We investigated the relation between WD and rehabilitation outcome, including both impairment and disability, in a prospective study. We studied patients with motor deficit without sensory and visual deficits to analyze the pure motor aspect of functional recovery due to damage of the subcortical motor pathway.
It is not known whether patients without MRI evidence of WD actually have WD in vivo. Increased signal intensity on T2-weighted images as seen in patients with WD might be due in part to increased water content secondary to glial proliferation.8 Incidence of WD of the pyramidal tract on MRI by capsular infarction has been reported to be as high as 78.6%.9 The incidence of WD in our study was comparable (51 of 77, 66%), and suggests the incidence of WD may change with larger lesions. It is likely that patients with WD+ have more damage in the pyramidal tract than do patients with WD-. Nevertheless, WD+ had comparable rehabilitation outcome compared with WD- both in terms of disability and impairment in pure motor hemiparesis. Patients with WD of the pyramidal tract had a longer LOS and therefore a longer rehabilitation effort than those without WD, independent of the start of rehabilitation after stroke. These data suggest that more damage of the pyramidal tract might cause a delay in functional improvement, as reported previously.5,6 However, pathways other than the residual pyramidal tract ipsilateral to the lesions might substitute the damage.

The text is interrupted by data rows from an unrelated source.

===== src/core/spimsp_regs.svh =====
//----------------------------------------------------------------------
// spimsp register map, field positions, reset values and timing counts
//----------------------------------------------------------------------
// holds definitions only; included by the port core
// assumes a 32-bit avalon-mm slave with byte addresses, one word per register
`ifndef SPIMSP_REGS_SVH
`define SPIMSP_REGS_SVH

// ---------------------------------------------------------------------
// byte offsets
// ---------------------------------------------------------------------
`define SPIMSP_CTRL_OFS 4'h0
`define SPIMSP_STAT_OFS 4'h4
`define SPIMSP_DATA_OFS 4'h8

// ---------------------------------------------------------------------
// field positions
// ---------------------------------------------------------------------
`define SPIMSP_STAT_DONE_BIT 7
`define SPIMSP_STAT_WRITE_COLLISION_FLAG_BIT 6
`define SPIMSP_STAT_MODE_FAULT_FLAG_BIT 4

// ---------------------------------------------------------------------
// reset values and counts
// ---------------------------------------------------------------------
`define SPIMSP_CTRL_RST 8'h14
`define SPIMSP_LAST_EDGE 4'hf
`define SPIMSP_RATE_NONE0 3'h0
`define SPIMSP_RATE_NONE7 3'h7

`endif


===== src/core/spimsp_pkg.sv =====
// spimsp shared types: control layout and master sequencer states
// assumes the register header supplies the register constants; the state encodings are set here
package spimsp_pkg;

  // control register, bit 7 down to bit 0
  typedef struct packed {
    logic rateHi;   // rate_select_hi
    logic en;       // port_enable
    logic select_pin_disable;    // select_pin_disable
    logic master_select;     // master_select
    logic clock_idle_level;     // clock_idle_level
    logic clock_sample_phase;     // clock_sample_phase
    logic rateMid;  // rate_select_mid
    logic rateLo;   // rate_select_lo
  } spimsp_ctrl_s;

  // master sequencer
  typedef enum logic [1:0] {
    MS_IDLE = 2'b01,
    MS_RUN = 2'b10
  } spimsp_mstate_e;

endpackage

Recovery from hemiplegia due to subcortical lesions disrupting the pyramidal tract might occur by ipsilateral and contralateral substituting pathways that bypass the site of lesions. Fries et al.16 demonstrated almost complete recovery of finger movements in patients with MRI evidence of WD. Transcortical electric response of the affected cerebral hemisphere produced bilateral motor response, suggesting polysynaptic corticoreticulospinal connection bypassing the lesions. They consider the reorganization of parallel-acting multiple motor areas (i.e., primary motor cortex, premotor cortex, and supplementary motor area) ipsilateral to the lesion side as the central mechanism in motor recovery.17 Conversely, there have been several reports that suggest reorganization of the cerebral hemisphere contralateral to the lesion is associated with the mechanism of functional recovery. Jones et al.18 demonstrated impairment of ipsilateral sensorimotor function due to unilateral cerebral infarction. Furthermore, Fisher19 reported two patients with pure motor hemiplegia who developed another pure motor stroke on the opposite side, causing exacerbation of preexisting hemiplegia as well as new hemiplegia. However, ipsilaterally evoked motor responses to transcranial magnetic stimulation in the nonaffected hemisphere after stroke were not correlated to clinical improvement of hemiparesis.20-22 Recent PET studies23-26 revealed that recovery of motor function is associated with complex changes of regional cerebral blood flow (rCBF), including both the damaged and the undamaged hemisphere, and that the pattern of rCBF varies between patients. Findings of functional MRI studies are in good agreement with these results of PET studies.27,28
Although the pathways that substitute for damage to the subcortical motor tract were not determined in our study, it is likely that WD of the pyramidal tract does not affect final rehabilitation outcome and that residual pyramidal tract contributes little to functional recovery, especially in chronic stroke.
Acknowledgment
The authors thank Dr. Bruce T. Volpe for reviewing the manuscript and Ms. Naomi Hoshina for assistance with data collection.
Footnotes
-
Supported by funds for comprehensive research on aging and health from Ministry of Health and Welfare, Japan.
Presented at the fifth annual meeting of the American Society of Neurorehabilitation; Minneapolis, MN; April 1998.
Received June 5, 1998. Accepted in final form August 8, 1998.